#### [What is required]
Restate the records in full, keeping every word as it is.

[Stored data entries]
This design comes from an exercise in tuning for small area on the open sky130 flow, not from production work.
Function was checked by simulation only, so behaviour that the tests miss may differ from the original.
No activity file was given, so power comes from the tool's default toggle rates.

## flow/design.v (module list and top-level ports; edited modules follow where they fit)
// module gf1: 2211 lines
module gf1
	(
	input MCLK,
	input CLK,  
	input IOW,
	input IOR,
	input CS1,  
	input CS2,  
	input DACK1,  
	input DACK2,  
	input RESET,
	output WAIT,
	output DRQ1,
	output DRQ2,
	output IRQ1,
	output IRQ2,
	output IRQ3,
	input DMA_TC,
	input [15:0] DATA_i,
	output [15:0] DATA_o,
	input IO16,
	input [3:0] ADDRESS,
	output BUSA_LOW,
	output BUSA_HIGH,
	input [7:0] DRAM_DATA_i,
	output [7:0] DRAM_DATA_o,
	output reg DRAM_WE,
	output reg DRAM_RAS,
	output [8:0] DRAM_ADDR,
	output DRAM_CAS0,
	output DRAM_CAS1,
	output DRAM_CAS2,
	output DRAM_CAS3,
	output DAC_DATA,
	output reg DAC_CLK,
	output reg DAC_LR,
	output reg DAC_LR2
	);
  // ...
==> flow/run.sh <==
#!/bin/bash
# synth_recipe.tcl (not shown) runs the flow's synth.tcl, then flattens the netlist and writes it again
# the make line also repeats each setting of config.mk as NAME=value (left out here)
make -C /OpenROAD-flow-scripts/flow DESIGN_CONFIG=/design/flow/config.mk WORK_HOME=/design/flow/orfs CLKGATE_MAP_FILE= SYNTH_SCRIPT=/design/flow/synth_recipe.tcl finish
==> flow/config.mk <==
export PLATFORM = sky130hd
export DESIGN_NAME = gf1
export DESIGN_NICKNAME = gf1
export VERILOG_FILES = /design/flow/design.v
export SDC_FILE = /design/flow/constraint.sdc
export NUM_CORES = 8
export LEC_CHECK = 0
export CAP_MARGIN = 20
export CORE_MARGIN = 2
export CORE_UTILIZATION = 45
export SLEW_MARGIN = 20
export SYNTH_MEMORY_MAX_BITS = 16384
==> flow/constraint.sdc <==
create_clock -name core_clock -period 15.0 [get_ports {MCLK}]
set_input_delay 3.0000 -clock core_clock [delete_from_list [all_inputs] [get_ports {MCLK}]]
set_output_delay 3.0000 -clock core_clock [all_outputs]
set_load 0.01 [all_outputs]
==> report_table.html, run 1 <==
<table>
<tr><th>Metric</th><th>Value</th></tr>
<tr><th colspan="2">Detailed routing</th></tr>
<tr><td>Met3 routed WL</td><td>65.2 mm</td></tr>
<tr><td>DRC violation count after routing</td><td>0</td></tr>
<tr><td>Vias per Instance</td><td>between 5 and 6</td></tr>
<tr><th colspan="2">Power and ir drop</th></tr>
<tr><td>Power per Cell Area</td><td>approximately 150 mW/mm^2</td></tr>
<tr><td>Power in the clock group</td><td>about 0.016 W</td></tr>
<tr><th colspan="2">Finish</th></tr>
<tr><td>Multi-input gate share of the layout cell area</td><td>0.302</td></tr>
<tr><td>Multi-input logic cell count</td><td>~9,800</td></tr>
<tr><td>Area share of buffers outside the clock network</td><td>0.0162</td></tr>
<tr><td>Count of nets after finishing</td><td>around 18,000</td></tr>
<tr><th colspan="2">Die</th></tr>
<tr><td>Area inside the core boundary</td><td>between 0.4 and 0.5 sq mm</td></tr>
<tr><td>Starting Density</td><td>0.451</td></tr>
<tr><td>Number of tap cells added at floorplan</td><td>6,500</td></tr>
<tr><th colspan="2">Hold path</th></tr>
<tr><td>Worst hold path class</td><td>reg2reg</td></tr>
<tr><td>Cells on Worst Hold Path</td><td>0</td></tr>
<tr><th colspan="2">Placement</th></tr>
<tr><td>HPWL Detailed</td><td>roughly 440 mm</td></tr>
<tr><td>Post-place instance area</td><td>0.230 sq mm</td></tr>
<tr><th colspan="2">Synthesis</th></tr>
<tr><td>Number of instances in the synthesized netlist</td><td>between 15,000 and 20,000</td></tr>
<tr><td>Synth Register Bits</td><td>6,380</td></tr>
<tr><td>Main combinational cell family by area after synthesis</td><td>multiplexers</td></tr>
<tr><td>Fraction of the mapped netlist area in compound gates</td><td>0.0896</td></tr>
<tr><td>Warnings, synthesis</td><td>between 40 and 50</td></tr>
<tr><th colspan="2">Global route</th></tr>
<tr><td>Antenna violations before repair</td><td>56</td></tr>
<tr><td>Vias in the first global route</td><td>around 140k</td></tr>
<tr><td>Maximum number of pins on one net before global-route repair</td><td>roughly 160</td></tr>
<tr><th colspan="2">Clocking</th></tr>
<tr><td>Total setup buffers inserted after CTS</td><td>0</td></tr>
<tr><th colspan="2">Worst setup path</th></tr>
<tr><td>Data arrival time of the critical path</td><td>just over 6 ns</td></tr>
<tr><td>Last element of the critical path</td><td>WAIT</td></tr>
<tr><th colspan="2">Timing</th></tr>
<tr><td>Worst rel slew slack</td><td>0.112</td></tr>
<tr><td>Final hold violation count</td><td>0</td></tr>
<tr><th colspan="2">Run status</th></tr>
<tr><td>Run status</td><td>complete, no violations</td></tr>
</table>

#### [Answer space]
This design comes from an exercise in tuning for small area on the open sky130 flow, not from production work.
Function was checked by simulation only, so behaviour that the tests miss may differ from the original.
No activity file was given, so power comes from the tool's default toggle rates.

## flow/design.v (module list and top-level ports; edited modules follow where they fit)
// module gf1: 2211 lines
module gf1
	(
	input MCLK,
	input CLK,  
	input IOW,
	input IOR,
	input CS1,  
	input CS2,  
	input DACK1,  
	input DACK2,  
	input RESET,
	output WAIT,
	output DRQ1,
	output DRQ2,
	output IRQ1,
	output IRQ2,
	output IRQ3,
	input DMA_TC,
	input [15:0] DATA_i,
	output [15:0] DATA_o,
	input IO16,
	input [3:0] ADDRESS,
	output BUSA_LOW,
	output BUSA_HIGH,
	input [7:0] DRAM_DATA_i,
	output [7:0] DRAM_DATA_o,
	output reg DRAM_WE,
	output reg DRAM_RAS,
	output [8:0] DRAM_ADDR,
	output DRAM_CAS0,
	output DRAM_CAS1,
	output DRAM_CAS2,
	output DRAM_CAS3,
	output DAC_DATA,
	output reg DAC_CLK,
	output reg DAC_LR,
	output reg DAC_LR2
	);
  // ...
==> flow/run.sh <==
#!/bin/bash
# synth_recipe.tcl (not shown) runs the flow's synth.tcl, then flattens the netlist and writes it again
# the make line also repeats each setting of config.mk as NAME=value (left out here)
make -C /OpenROAD-flow-scripts/flow DESIGN_CONFIG=/design/flow/config.mk WORK_HOME=/design/flow/orfs CLKGATE_MAP_FILE= SYNTH_SCRIPT=/design/flow/synth_recipe.tcl finish
==> flow/config.mk <==
export PLATFORM = sky130hd
export DESIGN_NAME = gf1
export DESIGN_NICKNAME = gf1
export VERILOG_FILES = /design/flow/design.v
export SDC_FILE = /design/flow/constraint.sdc
export NUM_CORES = 8
export LEC_CHECK = 0
export CAP_MARGIN = 20
export CORE_MARGIN = 2
export CORE_UTILIZATION = 45
export SLEW_MARGIN = 20
export SYNTH_MEMORY_MAX_BITS = 16384
==> flow/constraint.sdc <==
create_clock -name core_clock -period 15.0 [get_ports {MCLK}]
set_input_delay 3.0000 -clock core_clock [delete_from_list [all_inputs] [get_ports {MCLK}]]
set_output_delay 3.0000 -clock core_clock [all_outputs]
set_load 0.01 [all_outputs]
==> report_table.html, run 1 <==
<table>
<tr><th>Metric</th><th>Value</th></tr>
<tr><th colspan="2">Detailed routing</th></tr>
<tr><td>Met3 routed WL</td><td>65.2 mm</td></tr>
<tr><td>DRC violation count after routing</td><td>0</td></tr>
<tr><td>Vias per Instance</td><td>between 5 and 6</td></tr>
<tr><th colspan="2">Power and ir drop</th></tr>
<tr><td>Power per Cell Area</td><td>approximately 150 mW/mm^2</td></tr>
<tr><td>Power in the clock group</td><td>about 0.016 W</td></tr>
<tr><th colspan="2">Finish</th></tr>
<tr><td>Multi-input gate share of the layout cell area</td><td>0.302</td></tr>
<tr><td>Multi-input logic cell count</td><td>~9,800</td></tr>
<tr><td>Area share of buffers outside the clock network</td><td>0.0162</td></tr>
<tr><td>Count of nets after finishing</td><td>around 18,000</td></tr>
<tr><th colspan="2">Die</th></tr>
<tr><td>Area inside the core boundary</td><td>between 0.4 and 0.5 sq mm</td></tr>
<tr><td>Starting Density</td><td>0.451</td></tr>
<tr><td>Number of tap cells added at floorplan</td><td>6,500</td></tr>
<tr><th colspan="2">Hold path</th></tr>
<tr><td>Worst hold path class</td><td>reg2reg</td></tr>
<tr><td>Cells on Worst Hold Path</td><td>0</td></tr>
<tr><th colspan="2">Placement</th></tr>
<tr><td>HPWL Detailed</td><td>roughly 440 mm</td></tr>
<tr><td>Post-place instance area</td><td>0.230 sq mm</td></tr>
<tr><th colspan="2">Synthesis</th></tr>
<tr><td>Number of instances in the synthesized netlist</td><td>between 15,000 and 20,000</td></tr>
<tr><td>Synth Register Bits</td><td>6,380</td></tr>
<tr><td>Main combinational cell family by area after synthesis</td><td>multiplexers</td></tr>
<tr><td>Fraction of the mapped netlist area in compound gates</td><td>0.0896</td></tr>
<tr><td>Warnings, synthesis</td><td>between 40 and 50</td></tr>
<tr><th colspan="2">Global route</th></tr>
<tr><td>Antenna violations before repair</td><td>56</td></tr>
<tr><td>Vias in the first global route</td><td>around 140k</td></tr>
<tr><td>Maximum number of pins on one net before global-route repair</td><td>roughly 160</td></tr>
<tr><th colspan="2">Clocking</th></tr>
<tr><td>Total setup buffers inserted after CTS</td><td>0</td></tr>
<tr><th colspan="2">Worst setup path</th></tr>
<tr><td>Data arrival time of the critical path</td><td>just over 6 ns</td></tr>
<tr><td>Last element of the critical path</td><td>WAIT</td></tr>
<tr><th colspan="2">Timing</th></tr>
<tr><td>Worst rel slew slack</td><td>0.112</td></tr>
<tr><td>Final hold violation count</td><td>0</td></tr>
<tr><th colspan="2">Run status</th></tr>
<tr><td>Run status</td><td>complete, no violations</td></tr>
</table>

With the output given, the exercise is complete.